CREATE OR REPLACE PROCEDURE `XXXX.XXX.001_001_test_pm_merge_procedure`()
BEGIN
MERGE `XXXX.XXX.001_001_test_pm_merge` T
USING (
SELECT
FLD_FECHA_GCP,
FLD_FECHA_HORA_GCP,
FLD_INVC_SID,
FROM `XXXX.XXX.001_001_test_pm_all`
WHERE FLD_FECHA_HORA_GCP > (SELECT MAX(FLD_FECHA_HORA_GCP) FROM `XXXX.XXX.001_001_test_pm_merge`)
) S
ON T.FLD_INVC_SID = S.FLD_INVC_SID
AND T.FLD_FECHA_GCP >= date_sub(current_date(), interval 3 day)
WHEN MATCHED THEN
UPDATE SET """ || dataform_columns_merge || """
WHEN NOT MATCHED THEN
INSERT (""" || dataform_columns_list || """)

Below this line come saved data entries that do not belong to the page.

**src/rtl/pwm_audio_decoder_pkg.sv**
```systemverilog
// Shared types, constants and the encoder-side bit function for the PWM audio decoder.
package pwm_audio_decoder_pkg;

    typedef enum logic {
        HUNT = 1'b0,
        RUN  = 1'b1
    } state_t;

    // One PWM period spans the full program-address sweep of the synth top.
    localparam int DEFAULT_PERIOD = 100;

    // Bit the encoder emits at position `counter` of a period carrying `sample`.
    function automatic logic encode_bit(input int unsigned sample,
                                        input int unsigned counter,
                                        input logic invert);
        return (sample > counter) ^ invert;
    endfunction

endpackage

```
**src/rtl/pwm_period_counter.sv**
```systemverilog
// Per-period statistics: enabled-bit length, decoded ones, edge count, first/previous bit and polarity.
module pwm_period_counter
    import pwm_audio_decoder_pkg::*;
#(
    parameter int SAMPLE_BITS = 7
) (
    input  logic                   clk,
    input  logic                   rst_n,
    input  logic                   i_enable,
    input  logic                   i_load,
    input  logic                   i_invert,
    input  logic                   i_pwm,
    output logic [SAMPLE_BITS-1:0] o_len,
    output logic [SAMPLE_BITS-1:0] o_ones,
    output logic [1:0]             o_edges,
    output logic                   o_first
);

    localparam logic [SAMPLE_BITS-1:0] CNT_MAX = '1;

    logic [SAMPLE_BITS-1:0] r_len;
    logic [SAMPLE_BITS-1:0] r_ones;
    logic [1:0]             r_edges;
    logic                   r_prev;
    logic                   r_first;
    logic                   r_pol;
    logic                   w_dec;

    // The loading bit already uses the new period's polarity.
    assign w_dec = i_pwm ^ (i_load ? i_invert : r_pol);

    // NOTE: every register here is plain state (no memory array), so all of it is reset.
    always_ff @(posedge clk or negedge rst_n) begin
        if (!rst_n) begin
            r_len   <= '0;
            r_ones  <= '0;
            r_edges <= '0;
            r_prev  <= 1'b0;
            r_first <= 1'b0;
            r_pol   <= 1'b0;
        end else if (i_enable) begin
            // NOTE: sequential state uses non-blocking assignments so every register sees pre-edge values.
            if (i_load) begin
                r_len   <= SAMPLE_BITS'(1);
                r_ones  <= SAMPLE_BITS'(w_dec);
                r_edges <= 2'd0;
                r_prev  <= w_dec;
                r_first <= w_dec;
                r_pol   <= i_invert;
            end else begin
                if (r_len != CNT_MAX)
                    r_len <= r_len + 1'b1;
                if (w_dec && r_ones != CNT_MAX)
                    r_ones <= r_ones + 1'b1;
                if (w_dec != r_prev && r_edges != 2'd3)
                    r_edges <= r_edges + 2'd1;
                r_prev <= w_dec;
            end
        end
    end

    assign o_len   = r_len;
    assign o_ones  = r_ones;
    assign o_edges = r_edges;
    assign o_first = r_first;

endmodule

```
**src/rtl/pwm_audio_decoder.sv**
```systemverilog
// Recovers one unsigned audio sample per PWM period and flags malformed periods.
module pwm_audio_decoder
    import pwm_audio_decoder_pkg::*;
#(
    parameter int PERIOD      = DEFAULT_PERIOD,
    parameter int SAMPLE_BITS = 7
) (
    input  logic                   clk,
    input  logic                   rst_n,
    input  logic                   enable,
    input  logic                   period_start,
    input  logic                   invert,
    input  logic                   pwm_in,
    output logic [SAMPLE_BITS-1:0] sample,
    output logic                   sample_valid,
    output logic                   shape_err,
    output logic                   length_err,
    output logic                   locked
);

    localparam logic [SAMPLE_BITS-1:0] LEN_OK = SAMPLE_BITS'(PERIOD);

    state_t                 r_state;
    logic [SAMPLE_BITS-1:0] r_sample;
    logic                   r_valid;
    logic                   r_shape_err;
    logic                   r_length_err;
    logic                   r_locked;

    logic                   w_close;
    logic [SAMPLE_BITS-1:0] w_len;
    logic [SAMPLE_BITS-1:0] w_ones;
    logic [1:0]             w_edges;
    logic                   w_first;
    logic                   w_len_ok;
    logic                   w_shape_fault;

    assign w_close = enable & period_start;

    pwm_period_counter #(
        .SAMPLE_BITS (SAMPLE_BITS)
    ) u_counter (
        .clk      (clk),
        .rst_n    (rst_n),
        .i_enable (enable),
        .i_load   (w_close),
        .i_invert (invert),
        .i_pwm    (pwm_in),
        .o_len    (w_len),
        .o_ones   (w_ones),
        .o_edges  (w_edges),
        .o_first  (w_first)
    );

    // Saturated lengths never wrap back to PERIOD, so overlength lands here too.
    assign w_len_ok      = (w_len == LEN_OK);
    assign w_shape_fault = (w_edges > 2'd1) || (w_edges == 2'd1 && !w_first);

    always_ff @(posedge clk or negedge rst_n) begin
        if (!rst_n) begin
            r_state      <= HUNT;
            r_sample     <= '0;
            r_valid      <= 1'b0;
            r_shape_err  <= 1'b0;
            r_length_err <= 1'b0;
            r_locked     <= 1'b0;
        end else begin
            r_valid <= 1'b0;
            if (w_close) begin
                case (r_state)
                    HUNT: begin
                        r_state  <= RUN;
                        r_locked <= 1'b1;
                    end
                    RUN: begin
                        if (!w_len_ok) begin
                            r_length_err <= 1'b1;
                        end else if (w_shape_fault) begin
                            r_shape_err <= 1'b1;
                        end else begin
                            r_sample     <= w_ones;
                            r_valid      <= 1'b1;
                            r_shape_err  <= 1'b0;
                            r_length_err <= 1'b0;
                        end
                    end
                    default: r_state <= HUNT;
                endcase
            end
        end
    end

    assign sample       = r_sample;
    assign sample_valid = r_valid;
    assign shape_err    = r_shape_err;
    assign length_err   = r_length_err;
    assign locked       = r_locked;

endmodule

```
**config.mk**
```make
export PLATFORM = sky130hd
export DESIGN_NAME = pwm_audio_decoder
export DESIGN_NICKNAME = d
export VERILOG_FILES = /design/src/rtl/pwm_audio_decoder_pkg.sv /design/src/rtl/pwm_period_counter.sv /design/src/rtl/pwm_audio_decoder.sv
export SDC_FILE = /design/constraint.sdc
export NUM_CORES = 1
export LEC_CHECK = 0
export ABC_AREA = 1
export BUFFER_PORTS_ARGS = -buffer_cell sky130_fd_sc_hd__buf_2
export CORE_ASPECT_RATIO = 0.9
export CORE_MARGIN = 4
export CORE_UTILIZATION = 50
export CTS_CLUSTER_DIAMETER = 60
export DETAILED_ROUTE_END_ITERATION = 7
export GPL_TIMING_DRIVEN = 0
export PLACE_DENSITY = 0.78
export RECOVER_POWER = 100
export SLEW_MARGIN = 10
export SYNTH_ARGS = -nofsm -noshare
export SYNTH_HDL_FRONTEND = slang
export SYNTH_HIERARCHICAL = 1
export SYNTH_SLANG_ARGS = --single-unit
```
**constraint.sdc**
```tcl
create_clock -name clk -period 2.4 [get_ports clk]
set_clock_uncertainty 0.2 [all_clocks]
set_input_delay 0 -clock clk [delete_from_list [all_inputs] [get_ports clk]]
set_output_delay 0 -clock clk [all_outputs]
set_load 0.005 [all_outputs]
```
* Word level (Yosys, flattened, before mapping)
Index checks and enable logic that the tools add are counted.
Storage, ports and cells: bits in registers 31, input bits 6, output and inout bits 11
Operators by class: add/subtract/negate cells 3, magnitude comparators 1, eq/ne operators 7, multiplexer cells 14, bitwise gates (word level) 4, reductions and logical operators 16
Operators by type and width (number):
- 2-to-1 mux 7 bit | 4
- adder 7 x 1 -> 7 bit (second input constant) | 2
- != test 7 bit (second input constant) | 2
- AND reduction 2 bit | 5
- 2-to-1 mux 1 bit | 8
- == test 7 bit (second input constant) | 1
- AND reduction 3 bit | 2
- nonzero test 2 bit | 3
- 2-to-1 mux 2 bit | 2
- != test 2 bit (second input constant) | 2
- AND reduction 4 bit | 1
- logical AND 1 bit | 3
- adder 2 x 1 -> 2 bit (second input constant) | 1
- == test 2 x 1 -> 1 bit (second input constant) | 1
- greater-than comparator 2 x 1 -> 1 bit (second input constant) | 1
- NOT 1 bit | 2
- AND 1 bit | 1
- logical NOT 1 bit | 1
- logical OR 1 bit | 1
- != test 1 bit | 1
- bitwise XOR 1 bit | 1

* Depth between registers and ports, before layout
Gate-level depths: netlist of the first run.
word-level depth 7, depth in mapped cells 10, mapped depth without buffers 10

* By module
Netlist of the first run, hierarchy kept.
By module, submodules not included:
- pwm_period_counter | instances 1, cells an instance 145, area each 1116.1 um2, sequential area each 475.5 um2
- pwm_audio_decoder | instances 1, cells an instance 64, area each 580.6 um2, sequential area each 300.3 um2

* Least setup slack after synthesis of the first run
Ideal clock, no wire load.
kind register -> register, from register u_counter.r_len[0] (netlist: u_counter/o_len[0]), to register u_counter.r_len[2] (netlist: u_counter/o_len[2]), library setup time 0.121 ns, arrival 1.257 ns, data required time 2.079 ns, slack 0.822 ns, stages on the path, launching flop included 9, cell sequence dfrtp_1 ha_1 nand2_1 nor2_2 nand3_1 nand2_2 buf_6 o21ai_2 nor2_2
Between the ends: word-level cells in the longest chain between the ends 3, elaborated cells on any way between the ends 6
Ends and longest elaborated chain:
- start, declared | RTL line pwm_period_counter.sv:21 | logic [SAMPLE_BITS-1:0] r_len;
- start signal, assigned | RTL line pwm_period_counter.sv:52 | r_len <= r_len + 1'b1;
- adder 7 x 1 -> 7 bit or != test 7 bit (tied branches) | RTL line pwm_period_counter.sv:52, pwm_period_counter.sv:51
- 2-to-1 mux 7 bit or nonzero test 2 bit (tied branches)
- 2-to-1 mux 7 bit or AND reduction 2 bit (tied branches)
Parallel ways exist; a longest one is shown, timed or not. The select of a mux whose other input is x is not followed. A chain may end at the register's enable or synchronous reset.

* Worst setup path after layout of the first run
from input enable, to register u_counter.r_edges[0] (netlist: u_counter/o_edges[0])
Between the ends: word-level cells in the longest chain between the ends 7, elaborated cells on any way between the ends 8
Ends and longest elaborated chain:
- start, declared | RTL line pwm_audio_decoder.sv:10 | input logic enable,
- AND 1 bit * | RTL line pwm_audio_decoder.sv:38 | assign w_close = enable & period_start;
- via w_close | RTL line pwm_audio_decoder.sv:30 | logic w_close;
- 2-to-1 mux 1 bit
- bitwise XOR 1 bit | RTL line pwm_period_counter.sv:30 | assign w_dec = i_pwm ^ (i_load ? i_invert : r_pol);
- != test 1 bit | RTL line pwm_period_counter.sv:55 | if (w_dec != r_prev && r_edges != 2'd3)
- logical AND 1 bit | RTL line pwm_period_counter.sv:55
- nonzero test 2 bit (no line)
- AND reduction 2 bit (no line)
- end signal, assigned | RTL line pwm_period_counter.sv:56 | r_edges <= r_edges + 2'd1;
- end, declared | RTL line pwm_period_counter.sv:23 | logic [1:0] r_edges;
The timed path passes the listed nets; every way through them passes the cells marked *.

VALUES (""" || dataform_columns_list || """);
END;
""";
CALL `XXXX.XXX.001_001_test_pm_merge_procedure`();
DROP PROCEDURE IF EXISTS `XXXX.XXX.001_001_test_pm_merge_procedure`;
END;
ELSE
BEGIN
CREATE TABLE IF NOT EXISTS `XXXX.XXX.001_001_test_pm_merge`
PARTITION BY FLD_FECHA_GCP
OPTIONS()
AS (
SELECT
FLD_FECHA_GCP,
FLD_FECHA_HORA_GCP,
FLD_INVC_SID,
FROM `XXXX.XXX.001_001_test_pm_all`
);
END;
END IF;
END;
Your help with this.
The only thing I need is that the merge works with incremental table in dataform with sqlx, updating the rows and adding the new one with FLD_INVC_SID.
Solved! Go to Solution.
I have encountered a similar error with this, Can you try adding a letter before the start of the procedure name for testing? like :\"a001_001_test_pm_merge_procedure\". I believe its having a problem when it started with digits.